*To do*.
The answer must consist of every line in the records that contains the word "Routed".

Saved data entries:

========

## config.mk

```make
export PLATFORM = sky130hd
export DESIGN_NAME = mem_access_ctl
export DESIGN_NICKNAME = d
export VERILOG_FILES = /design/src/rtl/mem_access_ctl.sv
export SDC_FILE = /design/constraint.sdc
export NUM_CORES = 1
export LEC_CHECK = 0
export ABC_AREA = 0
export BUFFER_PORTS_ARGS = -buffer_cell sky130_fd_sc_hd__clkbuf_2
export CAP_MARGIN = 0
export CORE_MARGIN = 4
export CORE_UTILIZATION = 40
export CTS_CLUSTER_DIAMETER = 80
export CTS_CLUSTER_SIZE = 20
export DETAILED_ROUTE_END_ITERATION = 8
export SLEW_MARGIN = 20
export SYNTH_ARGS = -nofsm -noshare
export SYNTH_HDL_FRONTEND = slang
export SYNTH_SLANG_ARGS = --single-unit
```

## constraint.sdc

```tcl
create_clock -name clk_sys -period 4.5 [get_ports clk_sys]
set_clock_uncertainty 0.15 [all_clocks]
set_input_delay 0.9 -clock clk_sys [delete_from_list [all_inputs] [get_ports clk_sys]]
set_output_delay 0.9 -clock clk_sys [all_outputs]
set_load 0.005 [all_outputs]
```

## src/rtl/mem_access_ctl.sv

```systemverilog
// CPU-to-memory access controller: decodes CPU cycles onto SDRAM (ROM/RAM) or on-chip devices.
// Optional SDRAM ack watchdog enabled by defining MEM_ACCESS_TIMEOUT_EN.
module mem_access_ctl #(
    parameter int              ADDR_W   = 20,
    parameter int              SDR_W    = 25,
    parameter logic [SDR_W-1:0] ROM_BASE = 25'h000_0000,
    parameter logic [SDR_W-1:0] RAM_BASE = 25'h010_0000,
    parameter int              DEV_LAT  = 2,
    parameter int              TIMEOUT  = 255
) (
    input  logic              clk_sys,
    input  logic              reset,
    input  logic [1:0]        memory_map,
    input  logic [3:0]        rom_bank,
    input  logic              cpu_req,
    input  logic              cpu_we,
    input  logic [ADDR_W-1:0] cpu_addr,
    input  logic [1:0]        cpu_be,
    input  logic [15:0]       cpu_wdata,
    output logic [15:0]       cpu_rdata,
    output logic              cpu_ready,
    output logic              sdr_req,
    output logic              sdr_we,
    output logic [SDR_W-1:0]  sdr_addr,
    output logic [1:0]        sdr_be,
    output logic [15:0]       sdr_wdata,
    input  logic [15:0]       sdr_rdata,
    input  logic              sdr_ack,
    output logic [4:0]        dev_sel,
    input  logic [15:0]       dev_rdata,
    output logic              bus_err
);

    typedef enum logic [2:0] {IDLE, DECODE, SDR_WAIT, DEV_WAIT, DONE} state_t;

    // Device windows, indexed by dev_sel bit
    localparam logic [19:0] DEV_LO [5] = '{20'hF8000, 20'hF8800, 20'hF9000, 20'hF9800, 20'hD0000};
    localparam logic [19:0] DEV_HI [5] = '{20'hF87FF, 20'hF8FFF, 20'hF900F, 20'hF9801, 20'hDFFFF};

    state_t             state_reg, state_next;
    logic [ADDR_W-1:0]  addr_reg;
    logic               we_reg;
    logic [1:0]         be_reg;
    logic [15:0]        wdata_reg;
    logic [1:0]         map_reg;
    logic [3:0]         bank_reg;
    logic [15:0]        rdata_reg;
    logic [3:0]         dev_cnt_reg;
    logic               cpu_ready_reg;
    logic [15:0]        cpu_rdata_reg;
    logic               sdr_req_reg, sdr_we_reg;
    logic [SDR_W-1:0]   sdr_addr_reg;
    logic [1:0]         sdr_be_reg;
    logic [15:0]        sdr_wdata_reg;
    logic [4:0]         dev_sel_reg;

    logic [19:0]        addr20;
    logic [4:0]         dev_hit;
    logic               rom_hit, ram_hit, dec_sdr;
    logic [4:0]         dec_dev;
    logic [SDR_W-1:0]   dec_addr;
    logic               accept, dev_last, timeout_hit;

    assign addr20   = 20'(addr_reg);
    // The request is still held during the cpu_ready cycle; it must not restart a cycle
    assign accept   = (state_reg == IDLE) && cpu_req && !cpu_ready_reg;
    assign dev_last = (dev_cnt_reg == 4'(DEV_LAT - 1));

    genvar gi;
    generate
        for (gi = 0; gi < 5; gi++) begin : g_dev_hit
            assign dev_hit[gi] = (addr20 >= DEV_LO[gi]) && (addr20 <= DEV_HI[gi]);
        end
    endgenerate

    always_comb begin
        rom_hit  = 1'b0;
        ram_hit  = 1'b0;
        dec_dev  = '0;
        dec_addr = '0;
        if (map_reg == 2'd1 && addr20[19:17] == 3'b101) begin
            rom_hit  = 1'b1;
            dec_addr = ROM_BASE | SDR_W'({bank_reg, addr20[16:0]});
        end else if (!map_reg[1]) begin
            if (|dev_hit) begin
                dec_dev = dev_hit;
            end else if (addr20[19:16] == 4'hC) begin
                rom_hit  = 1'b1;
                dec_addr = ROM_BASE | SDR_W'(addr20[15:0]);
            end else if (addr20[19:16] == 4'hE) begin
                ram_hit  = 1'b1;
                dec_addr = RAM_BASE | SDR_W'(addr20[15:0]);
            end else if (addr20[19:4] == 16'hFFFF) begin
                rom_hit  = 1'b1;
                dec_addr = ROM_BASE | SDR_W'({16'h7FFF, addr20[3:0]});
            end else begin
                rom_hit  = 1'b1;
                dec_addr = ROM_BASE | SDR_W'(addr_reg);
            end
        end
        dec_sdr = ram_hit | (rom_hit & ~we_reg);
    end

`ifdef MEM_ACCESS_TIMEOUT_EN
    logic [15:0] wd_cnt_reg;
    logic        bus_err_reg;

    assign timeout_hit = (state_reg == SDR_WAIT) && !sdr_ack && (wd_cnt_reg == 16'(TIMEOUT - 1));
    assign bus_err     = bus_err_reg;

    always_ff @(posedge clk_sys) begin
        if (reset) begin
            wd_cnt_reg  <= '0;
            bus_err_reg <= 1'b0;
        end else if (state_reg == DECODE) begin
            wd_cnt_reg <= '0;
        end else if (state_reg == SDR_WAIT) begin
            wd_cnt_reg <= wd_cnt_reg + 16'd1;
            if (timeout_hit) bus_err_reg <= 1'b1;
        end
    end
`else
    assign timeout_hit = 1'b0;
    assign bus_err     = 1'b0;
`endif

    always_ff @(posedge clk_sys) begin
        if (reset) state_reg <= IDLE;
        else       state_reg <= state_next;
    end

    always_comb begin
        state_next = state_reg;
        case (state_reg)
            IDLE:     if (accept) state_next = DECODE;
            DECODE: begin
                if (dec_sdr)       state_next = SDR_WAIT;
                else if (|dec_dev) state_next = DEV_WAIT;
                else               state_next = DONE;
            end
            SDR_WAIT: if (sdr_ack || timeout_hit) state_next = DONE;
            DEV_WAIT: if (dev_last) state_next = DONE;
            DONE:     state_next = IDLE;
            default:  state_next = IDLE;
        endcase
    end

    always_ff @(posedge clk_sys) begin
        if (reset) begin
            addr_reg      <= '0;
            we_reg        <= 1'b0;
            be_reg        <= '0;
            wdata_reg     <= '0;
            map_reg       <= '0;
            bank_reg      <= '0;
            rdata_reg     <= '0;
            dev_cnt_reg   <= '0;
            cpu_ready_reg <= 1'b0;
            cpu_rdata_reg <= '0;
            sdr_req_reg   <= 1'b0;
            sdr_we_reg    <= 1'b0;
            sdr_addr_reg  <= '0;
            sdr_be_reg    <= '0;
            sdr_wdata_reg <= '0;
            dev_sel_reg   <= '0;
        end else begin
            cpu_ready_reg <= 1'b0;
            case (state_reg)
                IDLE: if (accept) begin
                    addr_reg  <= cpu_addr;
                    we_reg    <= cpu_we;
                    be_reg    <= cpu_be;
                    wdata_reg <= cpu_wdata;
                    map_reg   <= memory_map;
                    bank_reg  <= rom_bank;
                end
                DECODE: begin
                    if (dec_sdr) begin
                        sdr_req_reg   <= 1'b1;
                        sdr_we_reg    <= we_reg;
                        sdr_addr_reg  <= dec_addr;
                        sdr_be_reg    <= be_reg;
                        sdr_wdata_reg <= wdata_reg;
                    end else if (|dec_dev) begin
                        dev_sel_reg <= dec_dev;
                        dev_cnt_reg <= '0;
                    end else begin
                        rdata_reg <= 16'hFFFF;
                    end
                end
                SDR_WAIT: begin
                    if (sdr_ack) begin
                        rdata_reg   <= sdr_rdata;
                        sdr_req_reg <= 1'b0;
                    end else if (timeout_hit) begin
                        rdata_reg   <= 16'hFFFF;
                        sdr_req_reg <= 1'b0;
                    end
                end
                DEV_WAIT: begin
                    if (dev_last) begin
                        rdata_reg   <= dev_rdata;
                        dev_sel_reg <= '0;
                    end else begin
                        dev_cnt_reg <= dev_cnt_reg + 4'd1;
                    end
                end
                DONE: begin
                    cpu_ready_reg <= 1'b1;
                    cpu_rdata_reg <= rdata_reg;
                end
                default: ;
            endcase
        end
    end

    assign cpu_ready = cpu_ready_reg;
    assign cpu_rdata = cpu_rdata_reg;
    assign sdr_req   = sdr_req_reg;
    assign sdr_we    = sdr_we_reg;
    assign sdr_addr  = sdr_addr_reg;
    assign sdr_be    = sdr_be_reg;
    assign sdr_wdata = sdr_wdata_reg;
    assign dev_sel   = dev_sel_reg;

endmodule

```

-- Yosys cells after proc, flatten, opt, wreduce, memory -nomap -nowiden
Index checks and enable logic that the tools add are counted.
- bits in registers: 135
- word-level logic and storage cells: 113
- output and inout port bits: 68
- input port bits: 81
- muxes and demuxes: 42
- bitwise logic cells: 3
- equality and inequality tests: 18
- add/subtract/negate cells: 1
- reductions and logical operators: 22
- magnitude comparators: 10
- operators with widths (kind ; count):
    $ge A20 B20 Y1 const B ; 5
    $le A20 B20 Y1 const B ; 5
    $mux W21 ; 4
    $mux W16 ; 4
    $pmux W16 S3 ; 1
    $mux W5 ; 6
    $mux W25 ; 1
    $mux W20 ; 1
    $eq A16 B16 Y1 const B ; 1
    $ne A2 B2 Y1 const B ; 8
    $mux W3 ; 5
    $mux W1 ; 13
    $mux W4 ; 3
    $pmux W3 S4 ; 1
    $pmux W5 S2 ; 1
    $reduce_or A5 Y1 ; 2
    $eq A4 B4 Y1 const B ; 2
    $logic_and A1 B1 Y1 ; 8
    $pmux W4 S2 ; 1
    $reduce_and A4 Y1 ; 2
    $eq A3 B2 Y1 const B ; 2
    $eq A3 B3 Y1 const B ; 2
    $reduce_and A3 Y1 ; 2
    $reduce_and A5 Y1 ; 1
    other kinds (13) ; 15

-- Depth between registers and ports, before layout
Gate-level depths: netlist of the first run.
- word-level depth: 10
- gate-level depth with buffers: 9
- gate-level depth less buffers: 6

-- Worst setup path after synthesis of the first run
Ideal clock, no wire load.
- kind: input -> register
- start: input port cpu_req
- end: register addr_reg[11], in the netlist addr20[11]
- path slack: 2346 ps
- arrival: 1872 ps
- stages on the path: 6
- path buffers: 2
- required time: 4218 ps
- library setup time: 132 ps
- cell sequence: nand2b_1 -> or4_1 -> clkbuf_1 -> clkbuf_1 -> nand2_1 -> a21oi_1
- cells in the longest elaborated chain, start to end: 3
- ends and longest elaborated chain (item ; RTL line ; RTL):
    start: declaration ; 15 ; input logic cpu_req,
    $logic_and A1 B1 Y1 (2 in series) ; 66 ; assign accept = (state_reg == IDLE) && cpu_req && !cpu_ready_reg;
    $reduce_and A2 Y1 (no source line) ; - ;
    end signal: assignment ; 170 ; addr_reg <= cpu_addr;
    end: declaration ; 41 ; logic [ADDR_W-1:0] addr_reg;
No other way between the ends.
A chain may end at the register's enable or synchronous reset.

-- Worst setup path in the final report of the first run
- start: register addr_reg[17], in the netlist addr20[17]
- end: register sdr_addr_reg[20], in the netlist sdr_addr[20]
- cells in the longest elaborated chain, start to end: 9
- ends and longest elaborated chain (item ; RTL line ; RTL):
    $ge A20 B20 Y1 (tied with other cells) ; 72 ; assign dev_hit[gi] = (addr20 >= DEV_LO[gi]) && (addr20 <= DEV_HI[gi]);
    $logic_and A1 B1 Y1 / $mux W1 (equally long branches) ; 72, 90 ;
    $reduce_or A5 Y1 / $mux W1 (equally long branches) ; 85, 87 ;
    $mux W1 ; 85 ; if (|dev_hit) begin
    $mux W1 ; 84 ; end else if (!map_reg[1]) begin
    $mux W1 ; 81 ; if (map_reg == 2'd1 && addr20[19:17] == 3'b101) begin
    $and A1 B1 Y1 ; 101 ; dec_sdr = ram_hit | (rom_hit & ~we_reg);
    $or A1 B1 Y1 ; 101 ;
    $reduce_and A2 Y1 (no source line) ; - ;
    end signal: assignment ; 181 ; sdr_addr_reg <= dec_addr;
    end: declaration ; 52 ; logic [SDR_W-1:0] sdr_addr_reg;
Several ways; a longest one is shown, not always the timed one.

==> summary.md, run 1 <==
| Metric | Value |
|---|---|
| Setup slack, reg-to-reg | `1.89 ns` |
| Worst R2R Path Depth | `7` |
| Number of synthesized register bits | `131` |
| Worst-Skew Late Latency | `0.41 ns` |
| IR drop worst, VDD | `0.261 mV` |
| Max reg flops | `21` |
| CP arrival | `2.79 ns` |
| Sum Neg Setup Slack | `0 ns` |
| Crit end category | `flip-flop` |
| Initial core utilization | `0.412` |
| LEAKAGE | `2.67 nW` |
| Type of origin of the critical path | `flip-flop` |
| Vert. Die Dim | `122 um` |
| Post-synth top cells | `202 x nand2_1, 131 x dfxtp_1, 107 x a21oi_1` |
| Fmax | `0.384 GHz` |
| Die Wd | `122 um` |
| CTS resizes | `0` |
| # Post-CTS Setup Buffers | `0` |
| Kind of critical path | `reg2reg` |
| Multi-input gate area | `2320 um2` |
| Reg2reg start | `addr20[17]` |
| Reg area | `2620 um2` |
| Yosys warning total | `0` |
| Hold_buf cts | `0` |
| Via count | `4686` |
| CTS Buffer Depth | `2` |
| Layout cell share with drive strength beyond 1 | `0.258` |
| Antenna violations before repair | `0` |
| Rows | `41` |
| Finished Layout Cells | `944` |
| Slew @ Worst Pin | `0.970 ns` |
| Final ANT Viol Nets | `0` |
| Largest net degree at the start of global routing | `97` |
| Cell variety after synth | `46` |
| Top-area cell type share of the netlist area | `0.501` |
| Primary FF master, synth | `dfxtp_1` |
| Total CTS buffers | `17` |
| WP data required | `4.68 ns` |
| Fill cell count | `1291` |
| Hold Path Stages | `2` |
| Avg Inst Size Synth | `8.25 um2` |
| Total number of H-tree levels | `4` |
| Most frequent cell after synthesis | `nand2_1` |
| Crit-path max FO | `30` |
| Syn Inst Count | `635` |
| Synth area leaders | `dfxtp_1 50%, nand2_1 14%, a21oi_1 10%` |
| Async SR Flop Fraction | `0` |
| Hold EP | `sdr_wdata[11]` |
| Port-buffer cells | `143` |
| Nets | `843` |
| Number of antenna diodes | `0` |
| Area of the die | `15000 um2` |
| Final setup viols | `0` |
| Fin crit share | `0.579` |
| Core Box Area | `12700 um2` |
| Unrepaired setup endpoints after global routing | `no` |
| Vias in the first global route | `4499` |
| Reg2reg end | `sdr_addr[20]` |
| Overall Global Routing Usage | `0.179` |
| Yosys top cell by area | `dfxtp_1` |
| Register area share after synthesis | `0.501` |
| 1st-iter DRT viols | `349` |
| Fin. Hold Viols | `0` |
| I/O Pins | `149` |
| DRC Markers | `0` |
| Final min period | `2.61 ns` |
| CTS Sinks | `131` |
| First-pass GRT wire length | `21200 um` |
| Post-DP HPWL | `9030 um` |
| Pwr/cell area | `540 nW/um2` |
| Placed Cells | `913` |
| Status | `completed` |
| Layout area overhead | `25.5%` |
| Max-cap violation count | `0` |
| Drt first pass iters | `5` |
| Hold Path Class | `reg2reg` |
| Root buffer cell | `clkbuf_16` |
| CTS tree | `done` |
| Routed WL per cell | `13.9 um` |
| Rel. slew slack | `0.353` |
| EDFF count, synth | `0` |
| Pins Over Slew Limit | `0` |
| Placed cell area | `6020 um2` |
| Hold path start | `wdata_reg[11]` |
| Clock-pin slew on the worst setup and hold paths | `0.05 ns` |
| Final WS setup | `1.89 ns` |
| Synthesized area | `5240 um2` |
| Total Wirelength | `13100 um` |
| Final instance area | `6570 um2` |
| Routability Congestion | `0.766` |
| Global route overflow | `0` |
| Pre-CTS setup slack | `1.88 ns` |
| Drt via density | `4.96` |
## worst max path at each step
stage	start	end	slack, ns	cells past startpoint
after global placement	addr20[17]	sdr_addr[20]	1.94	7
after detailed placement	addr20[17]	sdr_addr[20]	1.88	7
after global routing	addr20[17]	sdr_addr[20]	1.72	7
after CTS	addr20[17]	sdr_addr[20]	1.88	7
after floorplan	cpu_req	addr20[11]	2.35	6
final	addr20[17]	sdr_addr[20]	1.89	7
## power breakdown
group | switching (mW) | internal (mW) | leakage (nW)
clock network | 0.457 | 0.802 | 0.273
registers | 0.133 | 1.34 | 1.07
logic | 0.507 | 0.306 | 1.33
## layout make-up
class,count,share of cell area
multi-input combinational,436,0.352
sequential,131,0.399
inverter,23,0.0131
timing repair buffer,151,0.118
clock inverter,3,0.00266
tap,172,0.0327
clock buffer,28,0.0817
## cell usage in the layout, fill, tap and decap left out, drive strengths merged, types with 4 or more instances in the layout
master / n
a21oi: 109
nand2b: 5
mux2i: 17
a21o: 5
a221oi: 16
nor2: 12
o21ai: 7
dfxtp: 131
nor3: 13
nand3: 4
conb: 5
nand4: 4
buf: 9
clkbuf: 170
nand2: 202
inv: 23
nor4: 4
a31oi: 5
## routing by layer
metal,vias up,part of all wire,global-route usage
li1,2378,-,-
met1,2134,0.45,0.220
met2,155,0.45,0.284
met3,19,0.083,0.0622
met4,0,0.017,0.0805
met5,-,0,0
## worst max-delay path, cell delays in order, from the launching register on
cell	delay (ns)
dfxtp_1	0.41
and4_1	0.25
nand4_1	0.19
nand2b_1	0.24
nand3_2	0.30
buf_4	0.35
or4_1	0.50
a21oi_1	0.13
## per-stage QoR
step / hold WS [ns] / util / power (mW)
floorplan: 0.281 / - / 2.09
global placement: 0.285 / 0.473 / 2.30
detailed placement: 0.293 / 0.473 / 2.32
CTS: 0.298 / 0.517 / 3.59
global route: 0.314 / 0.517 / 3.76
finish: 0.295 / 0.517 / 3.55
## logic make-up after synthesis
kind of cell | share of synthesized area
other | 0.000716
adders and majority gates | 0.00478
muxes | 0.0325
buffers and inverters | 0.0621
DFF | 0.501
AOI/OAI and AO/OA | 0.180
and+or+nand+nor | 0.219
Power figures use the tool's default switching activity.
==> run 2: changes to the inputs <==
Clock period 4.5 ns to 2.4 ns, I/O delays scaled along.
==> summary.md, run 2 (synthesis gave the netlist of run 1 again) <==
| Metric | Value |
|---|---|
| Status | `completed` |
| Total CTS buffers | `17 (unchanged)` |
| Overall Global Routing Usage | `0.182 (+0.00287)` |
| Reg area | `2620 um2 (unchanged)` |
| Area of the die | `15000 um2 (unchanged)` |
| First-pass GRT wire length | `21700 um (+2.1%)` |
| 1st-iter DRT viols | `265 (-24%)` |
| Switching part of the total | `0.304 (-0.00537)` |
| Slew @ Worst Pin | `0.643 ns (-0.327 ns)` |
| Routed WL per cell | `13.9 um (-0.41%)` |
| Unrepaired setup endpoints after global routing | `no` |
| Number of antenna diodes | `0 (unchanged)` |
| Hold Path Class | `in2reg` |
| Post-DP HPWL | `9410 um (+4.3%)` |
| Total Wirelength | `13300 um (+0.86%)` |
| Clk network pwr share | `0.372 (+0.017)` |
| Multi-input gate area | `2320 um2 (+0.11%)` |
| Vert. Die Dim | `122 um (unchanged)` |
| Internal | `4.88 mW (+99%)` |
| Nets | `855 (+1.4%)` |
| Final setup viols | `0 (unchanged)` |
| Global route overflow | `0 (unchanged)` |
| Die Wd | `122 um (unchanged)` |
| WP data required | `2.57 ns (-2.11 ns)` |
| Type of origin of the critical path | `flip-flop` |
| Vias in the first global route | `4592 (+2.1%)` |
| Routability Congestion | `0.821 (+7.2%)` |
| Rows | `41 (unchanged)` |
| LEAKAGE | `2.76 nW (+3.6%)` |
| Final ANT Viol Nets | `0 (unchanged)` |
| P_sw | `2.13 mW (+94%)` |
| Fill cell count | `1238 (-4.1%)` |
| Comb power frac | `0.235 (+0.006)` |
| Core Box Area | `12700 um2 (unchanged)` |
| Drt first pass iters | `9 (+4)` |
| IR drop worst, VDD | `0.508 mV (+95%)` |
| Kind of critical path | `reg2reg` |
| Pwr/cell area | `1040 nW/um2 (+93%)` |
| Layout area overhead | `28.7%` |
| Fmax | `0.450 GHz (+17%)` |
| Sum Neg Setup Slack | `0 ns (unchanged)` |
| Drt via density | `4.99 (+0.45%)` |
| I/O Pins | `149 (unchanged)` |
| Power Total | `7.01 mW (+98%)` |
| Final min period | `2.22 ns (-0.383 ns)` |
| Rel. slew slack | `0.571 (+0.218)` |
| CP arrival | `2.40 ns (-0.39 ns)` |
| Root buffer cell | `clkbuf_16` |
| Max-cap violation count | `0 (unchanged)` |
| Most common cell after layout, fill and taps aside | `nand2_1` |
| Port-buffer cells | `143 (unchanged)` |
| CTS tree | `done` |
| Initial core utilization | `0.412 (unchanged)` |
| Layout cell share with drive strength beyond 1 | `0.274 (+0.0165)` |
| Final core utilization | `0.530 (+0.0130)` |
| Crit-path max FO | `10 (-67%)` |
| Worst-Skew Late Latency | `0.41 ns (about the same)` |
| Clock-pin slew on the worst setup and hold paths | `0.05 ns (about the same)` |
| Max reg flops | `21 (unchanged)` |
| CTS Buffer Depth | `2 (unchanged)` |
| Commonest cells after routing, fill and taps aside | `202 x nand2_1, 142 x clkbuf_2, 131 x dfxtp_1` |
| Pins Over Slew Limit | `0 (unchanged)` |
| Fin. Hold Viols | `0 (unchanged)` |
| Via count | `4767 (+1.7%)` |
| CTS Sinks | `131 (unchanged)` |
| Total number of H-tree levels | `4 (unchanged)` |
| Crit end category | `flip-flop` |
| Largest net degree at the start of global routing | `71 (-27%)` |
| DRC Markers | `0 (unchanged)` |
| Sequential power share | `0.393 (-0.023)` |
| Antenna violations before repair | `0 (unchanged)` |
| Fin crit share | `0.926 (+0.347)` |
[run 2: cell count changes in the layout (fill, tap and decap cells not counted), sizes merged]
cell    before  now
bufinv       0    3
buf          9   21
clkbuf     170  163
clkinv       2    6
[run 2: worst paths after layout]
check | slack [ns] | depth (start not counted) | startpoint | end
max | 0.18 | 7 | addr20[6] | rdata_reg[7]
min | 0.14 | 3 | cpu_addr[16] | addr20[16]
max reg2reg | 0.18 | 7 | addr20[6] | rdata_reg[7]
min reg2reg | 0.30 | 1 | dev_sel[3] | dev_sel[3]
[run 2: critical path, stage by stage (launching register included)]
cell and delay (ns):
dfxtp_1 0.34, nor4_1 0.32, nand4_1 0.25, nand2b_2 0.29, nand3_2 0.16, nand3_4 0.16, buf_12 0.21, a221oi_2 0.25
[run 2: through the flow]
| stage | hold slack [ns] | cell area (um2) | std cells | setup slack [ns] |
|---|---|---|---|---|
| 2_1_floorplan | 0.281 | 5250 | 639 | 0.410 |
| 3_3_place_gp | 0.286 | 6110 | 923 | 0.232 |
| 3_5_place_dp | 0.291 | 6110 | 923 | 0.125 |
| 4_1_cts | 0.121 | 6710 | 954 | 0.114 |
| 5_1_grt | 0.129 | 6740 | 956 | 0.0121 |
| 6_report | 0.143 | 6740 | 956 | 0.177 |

========

*Written answer*.
| Routed WL per cell | `13.9 um` |
| Routed WL per cell | `13.9 um (-0.41%)` |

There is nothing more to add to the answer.